Hace cuatro años trajimos aquí la crítica que hizo Carlos
Boyero, en El País, de la película Ida, un prodigio y una
novedad. Cuatro años después, se ha estrenado Cold War, otra
película del mismo director, el polaco Pawel Pawlikowski, que sigue
la estela de la anterior. De nuevo, la crítica de Boyero.
Qué belleza sobre los amores
difíciles
Es una sensación mágica y por lo tanto escasa. Ocurre
al finalizar determinadas películas. Es imposible que abandones la sala hasta
el último título de crédito, flotas, estás removido, la historia que te han
contado te impregna, esos personajes, esas imágenes, esos sonidos te van a acompañar
durante mucho tiempo, es un placer íntimo y solitario, solo podrías compartirlo
con alguien muy cercano o muy cómplice. Me ocurrió con Ida, la
anterior película de un polaco singular llamado Pawel Pawlikowski, un director
que parece de otro tiempo, de un cine filmado en maravilloso blanco y negro,
sugerente hasta el dolor, misterioso, sutil. Me impresionó tanto aquella
novicia en un convento de clausura que sale al mundo para descubrir el horror
con el que fue machacada su auténtica y desconocida familia, aquella jueza
legendaria por su implacable caza de brujas durante el estalinismo,
desesperada, alcohólica, promiscua, cínica, que sin hacer aspavientos ni
implorar piedad se lanza un día por la ventana, la atmósfera que desprendía
cada escenario y cada plano, que me hacía esperar con ansiedad (pero también
con un poco de miedo) su siguiente película.
Se titula Cold War y es
otra obra maestra. Pawlikowski retorna al pasado, a un tiempo asfixiante y
represor en la Polonia de la posguerra, para narrar un amor tan volcánico como
desgarrador, al que las circunstancias imponen el ni contigo ni sin ti, y que
se desarrolla entre 1949 y 1964. Él es un músico contratado por el Gobierno
para adaptar el folclore ancestral y primitivo (producto del sufrimiento y la
humillación, pero que también otorgaba alegría, cuenta alguien) al triunfo del
proletariado, la reforma agraria y la glorificación del timonel Stalin. Ella
canta y baila, es voluptuosa de forma natural, intentó cargarse a su padre
porque alguna vez la confundió con su madre, quiera hacer carrera.

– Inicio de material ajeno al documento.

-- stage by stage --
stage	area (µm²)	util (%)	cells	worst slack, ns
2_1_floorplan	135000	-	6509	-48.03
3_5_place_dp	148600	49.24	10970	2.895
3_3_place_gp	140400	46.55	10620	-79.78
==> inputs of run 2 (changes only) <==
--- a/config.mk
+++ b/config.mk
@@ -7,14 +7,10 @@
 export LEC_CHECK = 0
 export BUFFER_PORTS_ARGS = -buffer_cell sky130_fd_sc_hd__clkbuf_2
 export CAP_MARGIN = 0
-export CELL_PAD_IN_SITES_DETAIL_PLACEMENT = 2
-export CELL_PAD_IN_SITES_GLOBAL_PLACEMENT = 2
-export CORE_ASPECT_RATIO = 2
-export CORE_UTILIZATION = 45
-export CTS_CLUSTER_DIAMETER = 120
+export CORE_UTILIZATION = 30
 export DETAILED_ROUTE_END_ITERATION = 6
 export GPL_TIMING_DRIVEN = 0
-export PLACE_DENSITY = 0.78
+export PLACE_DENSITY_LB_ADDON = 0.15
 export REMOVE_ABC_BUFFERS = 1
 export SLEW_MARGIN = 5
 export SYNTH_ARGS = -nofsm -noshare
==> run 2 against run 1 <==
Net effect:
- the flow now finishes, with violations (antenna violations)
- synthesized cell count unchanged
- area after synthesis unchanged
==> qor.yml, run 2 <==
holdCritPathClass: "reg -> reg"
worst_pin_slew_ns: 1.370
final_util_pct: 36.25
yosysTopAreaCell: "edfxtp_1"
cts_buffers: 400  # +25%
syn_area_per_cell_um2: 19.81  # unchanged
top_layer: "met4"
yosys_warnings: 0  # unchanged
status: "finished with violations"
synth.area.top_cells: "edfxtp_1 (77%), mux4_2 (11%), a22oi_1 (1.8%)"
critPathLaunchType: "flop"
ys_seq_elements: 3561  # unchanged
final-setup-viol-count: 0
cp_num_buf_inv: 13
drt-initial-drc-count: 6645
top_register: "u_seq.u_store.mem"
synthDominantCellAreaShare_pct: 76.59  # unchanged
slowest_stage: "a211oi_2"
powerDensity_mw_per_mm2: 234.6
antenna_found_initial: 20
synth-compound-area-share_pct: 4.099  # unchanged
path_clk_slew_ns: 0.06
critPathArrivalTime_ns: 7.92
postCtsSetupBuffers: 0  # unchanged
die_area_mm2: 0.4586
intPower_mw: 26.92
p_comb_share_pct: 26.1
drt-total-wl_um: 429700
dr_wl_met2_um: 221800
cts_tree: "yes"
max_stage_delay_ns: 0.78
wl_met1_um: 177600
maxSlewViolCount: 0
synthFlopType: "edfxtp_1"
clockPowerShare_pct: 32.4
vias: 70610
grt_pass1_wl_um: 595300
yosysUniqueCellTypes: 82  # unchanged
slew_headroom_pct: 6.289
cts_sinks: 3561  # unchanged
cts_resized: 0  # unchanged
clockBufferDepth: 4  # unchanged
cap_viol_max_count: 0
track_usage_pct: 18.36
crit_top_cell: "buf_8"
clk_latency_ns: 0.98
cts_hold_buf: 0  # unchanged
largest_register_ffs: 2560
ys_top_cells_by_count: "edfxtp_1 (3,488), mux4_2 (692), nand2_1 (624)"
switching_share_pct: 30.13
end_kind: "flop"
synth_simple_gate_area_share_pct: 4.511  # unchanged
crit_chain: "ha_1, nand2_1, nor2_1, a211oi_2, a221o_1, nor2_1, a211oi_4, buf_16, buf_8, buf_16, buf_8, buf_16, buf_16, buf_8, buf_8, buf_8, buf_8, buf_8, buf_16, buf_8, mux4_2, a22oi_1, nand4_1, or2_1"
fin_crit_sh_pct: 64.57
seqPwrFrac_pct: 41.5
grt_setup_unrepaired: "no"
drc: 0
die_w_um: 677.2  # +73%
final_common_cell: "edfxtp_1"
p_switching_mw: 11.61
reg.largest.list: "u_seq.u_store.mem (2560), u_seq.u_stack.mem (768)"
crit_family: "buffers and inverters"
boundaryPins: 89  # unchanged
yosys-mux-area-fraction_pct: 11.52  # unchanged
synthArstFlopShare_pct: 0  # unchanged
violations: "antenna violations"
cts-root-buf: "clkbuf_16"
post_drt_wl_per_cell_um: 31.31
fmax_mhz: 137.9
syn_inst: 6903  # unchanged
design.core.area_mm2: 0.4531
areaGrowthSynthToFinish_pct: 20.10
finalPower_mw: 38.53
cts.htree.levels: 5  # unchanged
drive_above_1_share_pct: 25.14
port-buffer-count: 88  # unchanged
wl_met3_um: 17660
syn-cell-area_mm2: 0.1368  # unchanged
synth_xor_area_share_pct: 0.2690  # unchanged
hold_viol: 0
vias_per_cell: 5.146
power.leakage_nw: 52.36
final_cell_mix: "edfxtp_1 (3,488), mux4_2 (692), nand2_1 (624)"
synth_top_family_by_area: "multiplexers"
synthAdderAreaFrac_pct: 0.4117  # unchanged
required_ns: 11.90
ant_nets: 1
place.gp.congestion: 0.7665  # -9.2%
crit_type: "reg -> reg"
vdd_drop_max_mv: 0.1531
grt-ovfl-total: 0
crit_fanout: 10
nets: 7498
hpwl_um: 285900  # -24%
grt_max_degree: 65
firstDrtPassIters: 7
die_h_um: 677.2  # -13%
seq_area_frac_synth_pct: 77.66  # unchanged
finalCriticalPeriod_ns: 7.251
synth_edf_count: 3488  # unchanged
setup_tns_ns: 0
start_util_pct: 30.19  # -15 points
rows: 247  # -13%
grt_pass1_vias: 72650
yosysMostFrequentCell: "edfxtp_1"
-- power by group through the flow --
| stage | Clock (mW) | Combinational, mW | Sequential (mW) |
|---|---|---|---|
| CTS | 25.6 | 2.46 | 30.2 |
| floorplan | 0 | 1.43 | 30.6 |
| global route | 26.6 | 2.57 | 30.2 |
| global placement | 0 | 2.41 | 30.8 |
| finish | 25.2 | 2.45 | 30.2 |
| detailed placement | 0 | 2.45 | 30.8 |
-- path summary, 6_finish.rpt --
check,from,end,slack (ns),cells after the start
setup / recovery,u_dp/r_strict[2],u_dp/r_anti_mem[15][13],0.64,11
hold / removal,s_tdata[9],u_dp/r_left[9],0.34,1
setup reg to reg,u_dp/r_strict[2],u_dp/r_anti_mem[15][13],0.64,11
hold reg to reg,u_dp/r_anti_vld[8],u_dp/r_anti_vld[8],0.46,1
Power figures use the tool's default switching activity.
## config.mk

```make
export PLATFORM = sky130hd
export DESIGN_NAME = utf8_to_utf16_decoder_top
export DESIGN_NICKNAME = d
export VERILOG_FILES = /design/src/utf8d_pkg.sv /design/src/utf8d_front.sv /design/src/utf8d_queue.sv /design/src/utf8d_back.sv /design/src/utf8_to_utf16_decoder_top.sv
export SDC_FILE = /design/constraint.sdc
export NUM_CORES = 1
export LEC_CHECK = 0
export BUFFER_PORTS_ARGS = -buffer_cell sky130_fd_sc_hd__buf_2
export CELL_PAD_IN_SITES_DETAIL_PLACEMENT = 1
export CELL_PAD_IN_SITES_GLOBAL_PLACEMENT = 1
export CORE_MARGIN = 2
export CORE_UTILIZATION = 46
export CTS_CLUSTER_SIZE = 25
export DETAILED_ROUTE_END_ITERATION = 10
export GPL_ROUTABILITY_DRIVEN = 0
export PLACE_DENSITY = 0.78
export SLEW_MARGIN = 20
export SYNTH_ARGS = -nofsm -noshare
export SYNTH_HDL_FRONTEND = slang
export SYNTH_HIERARCHICAL = 1
export SYNTH_SLANG_ARGS = --single-unit
```

## constraint.sdc

```tcl
create_clock -name aclk -period 3.56 [get_ports aclk]
set_clock_uncertainty 0.2 [all_clocks]
set_input_delay 0.178 -clock aclk [delete_from_list [all_inputs] [get_ports aclk]]
set_output_delay 0.178 -clock aclk [all_outputs]
set_load 0.005 [all_outputs]
```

Son dos instintivos profesionales de la supervivencia
en tiempos difíciles. Él se exiliará y se buscará la vida tocando el piano en
París. Ella se afianzará en su arte representando las esencias del alma eslava
al servicio del nuevo mundo impuesto desde Moscú. Y ambos tendrán amantes,
parejas, líos, pero seguirán soñando con sus furtivos reencuentros, con algo
tan imposible como la continuidad, un futuro juntos, el mantenimiento de la
plenitud. Y surgirán las broncas, los celos, el enloquecimiento, la desolación.
También la certeza de que la vida no vale nada si no pueden estar juntos.
Desde el insólito arranque, mostrando los cantos y los
exóticos instrumentos musicales de la tradición más remota, hasta, en uno de
los desenlaces más hermosos, románticos y trágicos que he visto en el cine,
esta película resulta imprevisible, poderosa, lírica, compleja y veraz. La
capacidad del director para crear imágenes inolvidables, recrear ambientes,
expresar sensaciones con miradas, tonos de voz y pequeños gestos, hacerte vivir
la música (desde las canciones populares al jazz, desde el rock a la música
clásica), dirigir actores y actrices, lleva la marca del clasicismo.
Y el clasicismo sirve para transmitir emociones
universales, retratar un mundo sin que nada falte ni sobre, sentir como algo
tuyo lo que les ocurre a unos personajes de ficción. Pawlikowski dedica Cold War a sus padres y ha dado a entender que en
su argumento hay muchas cosas que se ajustan a la vida real de la gente que le
engendró. Quiero pensar que se sentirían conmovidos con la belleza, la pasión y
la tristeza que desprende la película de su hijo.